▶ Source data:
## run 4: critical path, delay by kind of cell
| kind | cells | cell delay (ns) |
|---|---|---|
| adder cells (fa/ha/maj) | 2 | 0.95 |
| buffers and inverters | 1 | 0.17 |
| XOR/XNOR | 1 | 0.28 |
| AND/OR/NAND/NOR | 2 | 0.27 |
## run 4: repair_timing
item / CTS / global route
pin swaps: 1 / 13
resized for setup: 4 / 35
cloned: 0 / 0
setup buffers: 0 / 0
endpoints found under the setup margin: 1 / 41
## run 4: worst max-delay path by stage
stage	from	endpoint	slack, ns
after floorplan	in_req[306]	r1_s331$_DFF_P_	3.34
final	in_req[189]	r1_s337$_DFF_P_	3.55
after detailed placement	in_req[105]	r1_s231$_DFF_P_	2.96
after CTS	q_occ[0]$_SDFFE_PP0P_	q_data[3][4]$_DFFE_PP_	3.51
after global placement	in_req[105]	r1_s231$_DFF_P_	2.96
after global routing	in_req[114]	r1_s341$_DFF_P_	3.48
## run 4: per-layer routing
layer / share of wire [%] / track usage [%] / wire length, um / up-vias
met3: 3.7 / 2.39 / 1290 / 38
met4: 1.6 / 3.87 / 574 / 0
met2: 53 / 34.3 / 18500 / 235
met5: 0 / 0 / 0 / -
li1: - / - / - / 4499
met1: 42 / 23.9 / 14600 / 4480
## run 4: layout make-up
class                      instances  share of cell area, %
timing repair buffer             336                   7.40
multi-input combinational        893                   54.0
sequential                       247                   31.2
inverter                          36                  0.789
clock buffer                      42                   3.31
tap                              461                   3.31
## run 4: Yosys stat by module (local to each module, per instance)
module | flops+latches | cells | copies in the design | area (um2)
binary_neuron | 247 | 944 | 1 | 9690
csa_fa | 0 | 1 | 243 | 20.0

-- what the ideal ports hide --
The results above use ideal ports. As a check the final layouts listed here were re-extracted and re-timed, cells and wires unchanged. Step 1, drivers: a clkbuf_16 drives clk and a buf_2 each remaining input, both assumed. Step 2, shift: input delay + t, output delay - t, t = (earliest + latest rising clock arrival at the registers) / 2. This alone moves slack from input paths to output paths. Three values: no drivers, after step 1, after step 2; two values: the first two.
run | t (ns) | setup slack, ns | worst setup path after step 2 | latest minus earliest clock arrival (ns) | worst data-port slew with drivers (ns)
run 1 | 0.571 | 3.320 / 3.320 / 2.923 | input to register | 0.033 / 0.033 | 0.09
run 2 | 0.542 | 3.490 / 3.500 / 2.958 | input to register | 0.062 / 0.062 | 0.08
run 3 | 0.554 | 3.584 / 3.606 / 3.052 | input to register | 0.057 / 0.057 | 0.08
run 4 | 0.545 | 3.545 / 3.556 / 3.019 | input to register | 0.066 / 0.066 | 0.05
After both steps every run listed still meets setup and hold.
From an optimization exercise on the open Yosys and OpenROAD flow, aimed at small area, a short achievable clock period and few clock cycles per item; shortcuts taken in it are not production practice.
RTL that was checked went through simulation tests only; none was proved equivalent to the original.
Only the layout flow was run in runs 2 to 7; the RTL was not checked for function there.
Power figures rest on the tool's default switching activity, not on a simulated workload.

==> flow/design.v <==
`default_nettype none
package life_pkg;
  typedef struct packed {
    logic       valid;
    logic [7:0] data;
  } byte_beat_t;
  typedef enum logic [1:0] {
    OP_NONE,
    OP_RANDOMIZE,
    OP_STEP
  } engine_op_t;
  typedef struct packed {
    logic       valid;
    engine_op_t op;
  } engine_req_t;
  typedef struct packed {
    logic [4-1:0] y;
    logic [5-1:0]  x;
  } cell_addr_t;
  typedef enum logic [2:0] {
    ENG_IDLE,
    ENG_RANDOMIZE,
    ENG_COUNT,
    ENG_COPY,
    ENG_PRINT
  } engine_state_t;
  typedef enum logic [2:0] {PR_IDLE, PR_HOME, PR_CELLS, PR_CR, PR_LF} print_state_t;
endpackage
`default_nettype wire
`timescale 1ns/1ps
`default_nettype none
module conway_top (
  input  logic       clk,
  input  logic       boot_reset,
  input  logic       rx_valid,
  input  logic [7:0] rx_data,
  output logic       rx_ready,
  output logic       tx_valid,
  output logic [7:0] tx_data,
  input  logic       tx_ready
);
  localparam int          L         = 549;  
  localparam int          K         = 35;   
  localparam logic [15:0] LFSR_SEED = 16'hace1;
  localparam logic [15:0] LFSR_TAPS = 16'hb400;
  logic       ph_hdr;
  logic [3:0] ph_y;
  logic [5:0] ph_c;
  logic       nx_hdr;
  logic [3:0] nx_y;
  logic [5:0] nx_c;
  always_comb begin
    nx_hdr = ph_hdr;
    nx_y   = ph_y;
    nx_c   = ph_c + 1'b1;
    if (ph_hdr) begin
      if (ph_c == 6'd4) begin
        nx_hdr = 1'b0;
        nx_y   = 4'd0;
        nx_c   = 6'd0;
      end
    end else if (ph_c == 6'd33) begin
      nx_c = 6'd0;
      if (ph_y == 4'd15) nx_hdr = 1'b1;
      else               nx_y   = ph_y + 1'b1;
    end
  end
  logic is_cell, x0, x31, y0, y15, dead;
  assign is_cell = !ph_hdr && !ph_c[5];
  assign x0   = (ph_c == 6'd0);
  assign x31  = (ph_c == 6'd31);
  assign y0   = (ph_y == 4'd0);
  assign y15  = (ph_y == 4'd15);
  assign dead = ph_hdr && (ph_c == 6'd0);
  logic [L-1:0]  ring;
  logic [K:1]    old;     
  logic [31:0]   lp;      
  logic          cap_u;   
  logic [15:0]   lfsr;
  logic          zero;    
  logic          pass_rand;
  logic          pass_step;
  logic nb_ul, nb_u, nb_ur, nb_l, nb_r, nb_dl, nb_d, nb_dr;
  always_comb begin
    nb_u  = y0 ? ring[39] : old[34];
    nb_ul = y0 ? (x0 ? ring[8] : ring[40]) : (x0 ? old[3] : old[35]);
    nb_ur = x31 ? cap_u : (y0 ? ring[38] : old[33]);
    nb_l  = x0 ? ring[L-31] : old[1];
    nb_r  = x31 ? old[31] : ring[L-1];
    nb_dl = y15 ? lp[30] : (x0 ? ring[L-65] : ring[L-33]);
    nb_d  = y15 ? lp[29] : ring[L-34];
    nb_dr = y15 ? lp[28] : (x31 ? ring[L-3] : ring[L-35]);
  end
  logic [3:0] ncount;
  logic       next_alive;
  logic       cell_val;
  assign ncount = 4'(nb_ul) + 4'(nb_u) + 4'(nb_ur) + 4'(nb_l)
                + 4'(nb_r) + 4'(nb_dl) + 4'(nb_d) + 4'(nb_dr);
  assign next_alive = (ncount == 4'd3) || (ring[0] && ncount == 4'd2);
  assign cell_val   = pass_rand ? lfsr[0] :
                      zero      ? 1'b0    :
                      pass_step ? next_alive : ring[0];
  always_ff @(posedge clk) begin
    ring  <= {ring[L-2:1], cell_val, ring[L-1]};
    old   <= {old[K-1:1], ring[0]};
    lp    <= {lp[30:0], (is_cell && y0) ? ring[0] : lp[31]};
    if (is_cell && x0) cap_u <= nb_u;
  end
  logic       fa;         
  logic       is_auto;    
  logic       running;
  logic [2:0] arm_cnt;    
  logic       nb_hdr;     
  logic [3:0] nb_y;
  logic [5:0] nb_c;
  logic fire, free, accept, is_rand, is_step, is_run, cmd_frame, auto_go, start;
  logic nb_match, load, last_fire, hold;
  logic [7:0] slot_byte;
  assign fire      = tx_valid && tx_ready;
  assign free      = !tx_valid || tx_ready;
  assign accept    = rx_valid && rx_ready;
  assign is_rand   = (rx_data == 8'h30);
  assign is_step   = (rx_data == 8'h31);
  assign is_run    = (rx_data == 8'h20);
  assign cmd_frame = accept && (is_rand || (is_step && !running));
  assign auto_go   = rx_ready && !rx_valid && running && (arm_cnt == 3'd5);
  assign start     = cmd_frame || auto_go;
  assign nb_match  = (nb_hdr == ph_hdr) && (nb_y == ph_y) && (nb_c == ph_c);
  assign load      = fa && free && nb_match && !dead;
  assign last_fire = fire && nb_hdr && (nb_c == 6'd0);
  assign hold      = rx_ready && zero && !running && !start;
  always_comb begin
    if (ph_hdr) begin
      case (ph_c[2:0])
        3'd1:    slot_byte = 8'h1b;
        3'd2:    slot_byte = 8'h5b;
        3'd3:    slot_byte = 8'h3b;
        default: slot_byte = 8'h48;
      endcase
    end else if (!ph_c[5]) begin
      slot_byte = cell_val ? 8'h4f : 8'h20;
    end else if (!ph_c[0]) begin
      slot_byte = 8'h0d;
    end else begin
      slot_byte = 8'h0a;
    end
  end
  always_ff @(posedge clk) begin
    if (pass_rand && is_cell) begin
      lfsr <= {1'b0, lfsr[15:1]} ^ (lfsr[0] ? LFSR_TAPS : 16'h0000);
    end
    if (start || load) begin
      tx_data <= slot_byte;
    end
    if (start || load) begin
      nb_hdr <= nx_hdr;
      nb_y   <= nx_y;
      nb_c   <= nx_c;
    end
    if (boot_reset) begin
      ph_hdr    <= 1'b1;
      ph_y      <= 4'd15;
      ph_c      <= 6'd1;
      fa        <= 1'b0;
      is_auto   <= 1'b0;
      tx_valid  <= 1'b0;
      rx_ready  <= 1'b1;
      running   <= 1'b0;
      arm_cnt   <= 3'd0;
      pass_rand <= 1'b0;
      pass_step <= 1'b0;
      zero      <= 1'b1;
      lfsr      <= LFSR_SEED;
    end else begin
      if (!hold) begin
        ph_hdr <= nx_hdr;
        ph_y   <= nx_y;
        ph_c   <= nx_c;
      end
      if (start) begin
        tx_valid  <= 1'b1;
        fa        <= 1'b1;
        is_auto   <= auto_go;
        pass_rand <= cmd_frame && is_rand;
        pass_step <= !(cmd_frame && is_rand);
        if (cmd_frame && is_rand) zero <= 1'b0;
      end else if (load) begin
        tx_valid <= 1'b1;
      end else if (fire) begin
        tx_valid <= 1'b0;
      end
      if (last_fire) fa <= 1'b0;
      if (dead) begin
        pass_rand <= 1'b0;
        pass_step <= 1'b0;
      end
      if (accept && is_run) begin
        running <= !running;
      end else if (accept && is_step && running) begin
        running <= 1'b0;
      end
      if ((accept && is_run) || (last_fire && is_auto)) begin
        arm_cnt <= 3'd0;
      end else if (dead && arm_cnt != 3'd5) begin
        arm_cnt <= arm_cnt + 1'b1;
      end
      rx_ready <= hold || (dead && !(fa && !last_fire));
    end
  end
endmodule
`default_nettype wire
==> flow/config.mk <==
export PLATFORM = sky130hd
export DESIGN_NAME = conway_top
export DESIGN_NICKNAME = conway_top
export VERILOG_FILES = /design/flow/design.v
export SDC_FILE = /design/flow/constraint.sdc
export NUM_CORES = 4
export LEC_CHECK = 0
export CAP_MARGIN = 20
export CORE_MARGIN = 2
export CORE_UTILIZATION = 40
export PLACE_DENSITY = 0.6
export SLEW_MARGIN = 20
==> flow/run.sh <==
#!/bin/bash
# synth_recipe.tcl (not shown) runs the flow's synth.tcl, then flattens the netlist and writes it again
# the make line also repeats each setting of config.mk as NAME=value (left out here)
make -C /OpenROAD-flow-scripts/flow DESIGN_CONFIG=/design/flow/config.mk WORK_HOME=/design/flow/orfs CLKGATE_MAP_FILE= SYNTH_SCRIPT=/design/flow/synth_recipe.tcl finish
==> flow/constraint.sdc <==
create_clock -name core_clock -period 10.0 [get_ports {clk}]
set_input_delay 2.0000 -clock core_clock [delete_from_list [all_inputs] [get_ports {clk}]]
set_output_delay 2.0000 -clock core_clock [all_outputs]
set_load 0.01 [all_outputs]
==> results of run 1 <==
[layout by cell type (no fill, tap or decap), types with 8 or more instances in the layout]
cell and instances:
a21oi_1 15, clkbuf_1 17, clkbuf_16 58, clkbuf_8 14, clkdlybuf4s50_1 20, dfxtp_1 654, edfxtp_1 19, ha_1 12
inv_1 13, nand2_1 52, nand3_1 13, nor2_1 19, o21ai_0 8, xor2_1 12
[worst paths after layout]
kind                                           start                   end  slack [ps]  depth (start not counted)
worst min-delay path               ring[492]$_DFF_P_     ring[493]$_DFF_P_         320                          0
worst max-delay path            ph_c[0]$_SDFFE_PP1N_  tx_data[1]$_DFFE_PP_        4760                         17
worst max register to register  ph_c[0]$_SDFFE_PP1N_  tx_data[1]$_DFFE_PP_        4760                         17
worst min register to register     ring[492]$_DFF_P_     ring[493]$_DFF_P_         320                          0
[critical path: cells and delay by family, from the launching register on]
| family | cells | cell delay [ps] |
|---|---|---|
| buf+inv | 3 | 230 |
| fa+ha+maj | 6 | 2450 |
| compound gates | 5 | 1040 |
| flops | 1 | 400 |
| simple gates | 3 | 830 |
[through the flow]
step | worst slack (ps) | util (%) | instances
finish | 4760 | 47.1 | 1576
global route | 4320 | 47.1 | 1576
CTS | 4780 | 47.1 | 1576
detailed placement | 4780 | 42.3 | 1475
global placement | 4940 | 42.3 | 1475
floorplan | 5300 | - | 956
[kinds of logic (layout without fill, tap and decap cells)]
family,count (synthesis),in the layout
muxes,11,11
xor gates and xnor gates,19,19
other,1,1
AOI/OAI and AO/OA,66,66
adders and majority gates,16,16
and+or+nand+nor,136,136
buffers and inverters,34,136
DFF,673,673
[state kept, by name, summed over array words and instances (netlist names), 3 cells and up]
register	cells
ring	549
old	35
lp	32
lfsr	16
tx_data	7
nb_c	6
ph_c	6
nb_y	4
ph_y	4
arm_cnt	3
[layer usage]
layer | share of wire [%] | GRT usage (%) | up-vias
li1 | - | - | 3235
met1 | 53 | 14.2 | 2998
met2 | 38 | 12.8 | 111
met3 | 5.3 | 2.76 | 48
met4 | 3.4 | 4.55 | 0
met5 | 0 | 0 | -
[final cells by class]
class                      instances  share of cell area (%)
clock buffer                      89                    9.42
clock inverter                    12                   0.780
inverter                          13                   0.269
tap                              518                    3.58
timing repair buffer              22                    1.19
sequential                       673                    75.4
multi-input combinational        249                    9.40
[report_power, final]
part           internal (W)  switching, W  total [W]
Combinational     0.0000108     0.0000117  0.0000225
Sequential          0.00269    0.00000299    0.00270
Clock               0.00120      0.000909    0.00211
==> impl_metrics.yaml, run 1 <==
run_status:
  status: "finished clean"
yosys:
  synth_area_um2: 15500
  synthSimpleGateAreaFrac_pct: 4.64
  synthFlopType: "dfxtp_1"
  synth-compound-area-share_pct: 3.01
  synthXorXnorAreaFrac_pct: 1.07
  synthTopCellsByCount: "dfxtp_1, nand2_1, edfxtp_1, nor2_1, a21oi_1"
  synth-edff-count: 19
  synth_top_family_by_area: "simple AND/OR/NAND/NOR gates"
  synth_fa_ha_area_share_pct: 1.48
  yosys.area.top_type: "dfxtp_1"
  yosysMostFrequentCell: "dfxtp_1"
  ys_top_cells_by_area: "dfxtp_1, edfxtp_1, nand2_1"
  yosysTopAreaCellShare_pct: 84.4
  yosys_warnings: 1
  ys_ff_latch: 673
  async_flop_share_pct: 0
  synth_area_per_cell_um2: 16.2
  netlist_instances: 956
  ys_seq_area_share_pct: 88.1
  mappedNetlistNets: 984
  ys_types: 64
  synth_mux_area_share_pct: 0.750
die:
  fp.dieW_um: 201
  initial_core_util_pct: 40.3
  num_rows: 72
  boundaryPins: 22
  die-area_um2: 40400
  core_um2: 38500
  die-height_um: 201
finish:
  multi_input_area_um2: 1700
  fill_cells: 3337
  final_area_um2: 18100
  ff_latch_area_um2: 13700
  diodes: 0
  area_growth_pct: 16.8
  nNetsFinal: 1045
  drive_gt1_share_pct: 9.64
timing:
  slew_violations: 0
  finalSetupViolCount: 0
  slew_headroom_pct: 41.2
  period_minus_slack_ps: 5240
  worstMarginPinSlew_ps: 881
  finalClockSkew_ps: 10.3
  fmaxAchievable_mhz: 191
  rsz0062_at_grt: "no"
  hold_viol: 0
  post-route-period-util_pct: 52.4
  setup_tns_ps: 0
  whs_ps: 319
place:
  gp_congestion: 0.809
  place_area_um2: 16300
  dp_hpwl_um: 9850
  port_buffers: 20
pwr:
  peakVddDrop_uv: 154
  leakage_nw: 7.17
  total_power_w: 0.00483
  power_density_nw_per_um2: 266
route:
  initialDrtViolationCount: 264
  avgViaCountPerCell: 4.06
  post-route-drc-count: 0
  antenna_left: 0
  dr_total_vias: 6392
  routedWlPerCell_um: 12.0
  dr.pass1.iters: 4
  wl_um: 18800
clock_network:
  clk_latency_ps: 580
  clockRootBuffer: "clkbuf_16"
  tritoncts: "built"
  clk_path_buf_depth: 3
  cts.sinks: 673
  htreeDepth: 2
  clkTransAtPathRegs_ps: 60
  post_cts_buffers: 0
  postCtsHoldBufs: 0
  cts_buffers: 58
  ctsResizeCount: 0
critical_path:
  max_stage_delay_ps: 540
  cp_max_fo: 9
  critPathArrivalTime_ps: 5560
  crit_top_cell: "fa_1"
  slowest_stage: "fa_1"
  crit_required_ps: 10320
  crit_type: "reg -> reg"
  cp-end-kind: "flop"
  start_kind: "flop"
  crit_chain: "inv_1 -> ha_1 -> nor3b_1 -> nand2_1 -> a211oi_1 -> a21oi_1 -> fa_1 -> inv_1 -> fa_1 -> fa_1 -> inv_1 -> ha_1 -> fa_1 -> nand4b_1 -> o221ai_1 -> a221oi_1 -> o21ai_0"
grt:
  grt_pass1_vias: 6372
  grt.total_usage_pct: 9.61
  overflow: 0
  antenna_found_initial: 0
  grt_max_degree: 26
  grt_pass1_wl_um: 31900
worst_hold_path:
  hp-class: "reg -> reg"
job:
  drv_cap: 0
Testbench counts, summed over its fixed seeds: cycles 52,704, frames 96.
==> inputs of run 2 (changes only) <==
--- a/flow/design.v
+++ b/flow/design.v
@@ -42,3 +42,3 @@
   localparam int          L         = 549;  
-  localparam int          K         = 35;   
+  localparam int          K         = 34;   
   localparam logic [15:0] LFSR_SEED = 16'hace1;
@@ -82,22 +82,42 @@
   logic          pass_step;
+  logic n_x0, n_x31, n_y0, n_y15;
+  assign n_x0  = ph_hdr ? (ph_c == 6'd4) : (ph_c == 6'd33);
+  assign n_x31 = !ph_hdr && (ph_c == 6'd30);
+  assign n_y0  = ph_hdr || (y0 && ph_c != 6'd33);
+  assign n_y15 = !ph_hdr && (ph_c == 6'd33 ? (ph_y == 4'd14) : y15);
   logic nb_ul, nb_u, nb_ur, nb_l, nb_r, nb_dl, nb_d, nb_dr;
   always_comb begin
-    nb_u  = y0 ? ring[39] : old[34];
-    nb_ul = y0 ? (x0 ? ring[8] : ring[40]) : (x0 ? old[3] : old[35]);
-    nb_ur = x31 ? cap_u : (y0 ? ring[38] : old[33]);
-    nb_l  = x0 ? ring[L-31] : old[1];
-    nb_r  = x31 ? old[31] : ring[L-1];
-    nb_dl = y15 ? lp[30] : (x0 ? ring[L-65] : ring[L-33]);
-    nb_d  = y15 ? lp[29] : ring[L-34];
-    nb_dr = y15 ? lp[28] : (x31 ? ring[L-3] : ring[L-35]);
-  end
-  logic [3:0] ncount;
-  logic       next_alive;
+    nb_u  = n_y0 ? ring[38] : old[33];
+    nb_ul = n_y0 ? (n_x0 ? ring[7] : ring[39]) : (n_x0 ? old[2] : old[34]);
+    nb_ur = n_x31 ? cap_u : (n_y0 ? ring[37] : old[32]);
+    nb_l  = n_x0 ? ring[L-32] : ring[0];
+    nb_r  = n_x31 ? old[30] : ring[L-2];
+    nb_dl = n_y15 ? lp[29] : (n_x0 ? ring[L-66] : ring[L-34]);
+    nb_d  = n_y15 ? lp[28] : ring[L-35];
+    nb_dr = n_y15 ? lp[27] : (n_x31 ? ring[L-4] : ring[L-36]);
+  end
+  function automatic logic [4:0] count4(input logic a, b, c, d);
+    logic pa, qa, pb, qb;
+    pa = a ^ b;
+    qa = a & b;
+    pb = c ^ d;
+    qb = c & d;
+    count4[0] = !(a | b | c | d);
+    count4[1] = (pa ^ pb) && !qa && !qb;
+    count4[2] = (qa && !pb && !qb) || (qb && !pa && !qa) || (pa && pb);
+    count4[3] = (qa && pb) || (qb && pa);
+    count4[4] = qa && qb;
+  endfunction
+  logic [4:0] cnt_a, cnt_b;
+  logic       eq2, eq3, next_alive, nxt_alive;
   logic       cell_val;
-  assign ncount = 4'(nb_ul) + 4'(nb_u) + 4'(nb_ur) + 4'(nb_l)
-                + 4'(nb_r) + 4'(nb_dl) + 4'(nb_d) + 4'(nb_dr);
-  assign next_alive = (ncount == 4'd3) || (ring[0] && ncount == 4'd2);
+  assign cnt_a = count4(nb_ul, nb_u, nb_ur, nb_l);
+  assign cnt_b = count4(nb_r, nb_dl, nb_d, nb_dr);
+  assign eq2 = (cnt_a[0] && cnt_b[2]) || (cnt_a[1] && cnt_b[1]) || (cnt_a[2] && cnt_b[0]);
+  assign eq3 = (cnt_a[0] && cnt_b[3]) || (cnt_a[1] && cnt_b[2]) ||
+               (cnt_a[2] && cnt_b[1]) || (cnt_a[3] && cnt_b[0]);
+  assign next_alive = eq3 || (ring[L-1] && eq2);
   assign cell_val   = pass_rand ? lfsr[0] :
                       zero      ? 1'b0    :
-                      pass_step ? next_alive : ring[0];
+                      pass_step ? nxt_alive : ring[0];
   always_ff @(posedge clk) begin
@@ -106,3 +126,4 @@
     lp    <= {lp[30:0], (is_cell && y0) ? ring[0] : lp[31]};
-    if (is_cell && x0) cap_u <= nb_u;
+    if (n_x0) cap_u <= nb_u;
+    nxt_alive <= next_alive;
   end
==> impl_metrics.yaml, run 2 <==
yosys:
  ys_seq_area_share_pct: 87.2
  synthFlopType: "dfxtp_1"
  yosys.area.top_type: "dfxtp_1"
  netlist_instances: 989
  ys_types: 62
  synth_area_um2: 15700
  ys_ff_latch: 673
  synth_area_per_cell_um2: 15.8
  mappedNetlistNets: 1019
  async_flop_share_pct: 0
  yosysMostFrequentCell: "dfxtp_1"
  synthTopCellsByCount: "dfxtp_1, nand2_1, nand3_1"
  ys_top_cells_by_area: "dfxtp_1, edfxtp_1, ha_1"
  yosys_warnings: 1
  yosysTopAreaCellShare_pct: 83.6
  synth-edff-count: 19
pwr:
  peakVddDrop_uv: 121
  power_density_nw_per_um2: 266
  leakage_nw: 7.31
grt:
  grt_use_met2_pct: 12.4
  antenna_found_initial: 0
  overflow: 0
  grt_max_degree: 23
  grt_pass1_wl_um: 32700
  grt_pass1_vias: 6566
  grt.total_usage_pct: 9.61
  met1_usage_pct: 14.6
  grtUsageMet3_pct: 2.71
  grt-busiest-layer: "met1"
worst_hold_path:
  hp-class: "reg -> reg"
route:
  antenna_left: 0
  avgViaCountPerCell: 4.05
  initialDrtViolationCount: 275
  dr_total_vias: 6546
  dr.pass1.iters: 4
  wl_um: 18700
  post-route-drc-count: 0
  routedWlPerCell_um: 11.5
finish:
  final_cells: 1618
  layout_commonest_cell: "dfxtp_1"
  reg_top3: "ring x549, old x34, lp x32"
  nNetsFinal: 1082
  diodes: 0
  drive_gt1_share_pct: 9.64
  final_cell_mix: "dfxtp_1, clkbuf_16, nand2_1, nand3_1, nor2_1"
  fill_cells: 3270
  largest_reg_flops: 549
  area_growth_pct: 17.2
  largest_register: "ring"
clock_network:
  ctsResizeCount: 0
  cts.sinks: 673
  clockRootBuffer: "clkbuf_16"
  postCtsHoldBufs: 0
  clkTransAtPathRegs_ps: 60
  post_cts_buffers: 0
  clk_path_buf_depth: 3
  clk_latency_ps: 580
  tritoncts: "built"
  cts_buffers: 59
  htreeDepth: 2
die:
  initial_core_util_pct: 40.5
  boundaryPins: 22
  core_um2: 38600
  num_rows: 72
  fp.dieW_um: 202
  die-height_um: 202
  die-area_um2: 40800
critical_path:
  crit_chain: "clkdlybuf4s50_1 -> and4bb_1 -> nand4_1 -> a21o_1 -> nand3_1"
  critPathArrivalTime_ps: 3920
  crit_family: "simple AND/OR/NAND/NOR gates"
  crit_type: "in -> reg"
  start_kind: "input port"
  max_stage_delay_ps: 640
  cp_max_fo: 18
  slowest_stage: "nand3_1"
  crit_required_ps: 10190
  worst-path-buf-inv: 1
  cp-end-kind: "flop"
timing:
  setup_tns_ps: 0
  slew_headroom_pct: 44.1
  rsz0062_at_grt: "no"
  fmaxAchievable_mhz: 268
  finalClockSkew_ps: 24.2
  hold_viol: 0
  worstMarginPinSlew_ps: 837
  post-route-period-util_pct: 37.3
  period_minus_slack_ps: 3730
  slew_violations: 0
  finalSetupViolCount: 0
place:
  place_inst: 1509
  dp_hpwl_um: 9670
  port_buffers: 20
  gp_congestion: 0.747
run_status:
  status: "finished clean"
job:
  drv_cap: 0
## run 2: changes by cell type after synthesis, sizes merged, moves of 4 or more
cell	previous run	this run
buf	11	6
nor2	19	26
mux2i	6	11
nand3	14	25
fa	4	0
a21oi	15	21
o21ai	9	15
ha	12	18
o211ai	3	7
a31oi	6	1
## run 2: cell type report
type / count / area, µm² / share of cell area, %
Tap cell: 518 / 648 / 3.53
Clock inverter: 19 / 180 / 0.981
Inverter: 17 / 65.1 / 0.354
Multi-Input combinational cell: 280 / 1850 / 10.1
Clock buffer: 90 / 1750 / 9.55
Timing Repair Buffer: 21 / 208 / 1.13
Sequential cell: 673 / 13700 / 74.4
## run 2: final timing paths
check                             from                  endpoint  slack [ps]  cells after the start
hold / removal       ring[396]$_DFF_P_         ring[397]$_DFF_P_         310                      0
setup reg to reg  ph_c[0]$_SDFFE_PP1N_         nxt_alive$_DFF_P_        6510                     13
setup / recovery              rx_valid  tx_data[4]$_SDFFCE_PN0P_        6270                      5
hold reg to reg      ring[396]$_DFF_P_         ring[397]$_DFF_P_         310                      0
## run 2: power breakdown
group | leakage [nW] | internal [W] | switching, W | total [W]
Clock | 0.956 | 0.00126 | 0.000916 | 0.00218
Sequential | 5.44 | 0.00269 | 0.000000969 | 0.00269
Combinational | 0.923 | 0.00000769 | 0.00000790 | 0.0000156
## run 2: kinds of logic after synthesis
family | count (synthesis) | synth area share (%)
other cells | 1 | 0.0239
fa+ha+maj | 18 | 1.44
xor+xnor | 19 | 1.06
simple gates | 153 | 5.08
buf+inv | 36 | 0.990
flops | 673 | 87.2
mux | 15 | 1.07
compound gates | 74 | 3.14
## run 2: routing by layer
layer | wire (µm) | vias up | share of wire, %
met1 | 10100 | 3013 | 54
met2 | 6870 | 108 | 37
met5 | 0 | - | 0
met4 | 761 | 0 | 4.1
met3 | 913 | 60 | 4.9
li1 | - | 3365 | -
## run 2: through the flow
step           worst slack [ps]  hold WS [ps]  total power, W  utilization [%]  area, µm²
3_3_place_gp               5710           311         0.00277             42.5      16400
4_1_cts                    6280           308         0.00496             47.5      18400
3_5_place_dp               5670           312         0.00277             42.5      16400
2_1_floorplan              6420           310         0.00276                -      15700
5_1_grt                    6100           303         0.00508             47.5      18400
6_report                   6270           307         0.00489             47.5      18400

▶ Task statement:
Show every line of the records above that contains the word "export".

▶ Answer for this exercise:
export PLATFORM = sky130hd
export DESIGN_NAME = conway_top
export DESIGN_NICKNAME = conway_top
export VERILOG_FILES = /design/flow/design.v
export SDC_FILE = /design/flow/constraint.sdc
export NUM_CORES = 4
export LEC_CHECK = 0
export CAP_MARGIN = 20
export CORE_MARGIN = 2
export CORE_UTILIZATION = 40
export PLACE_DENSITY = 0.6
export SLEW_MARGIN = 20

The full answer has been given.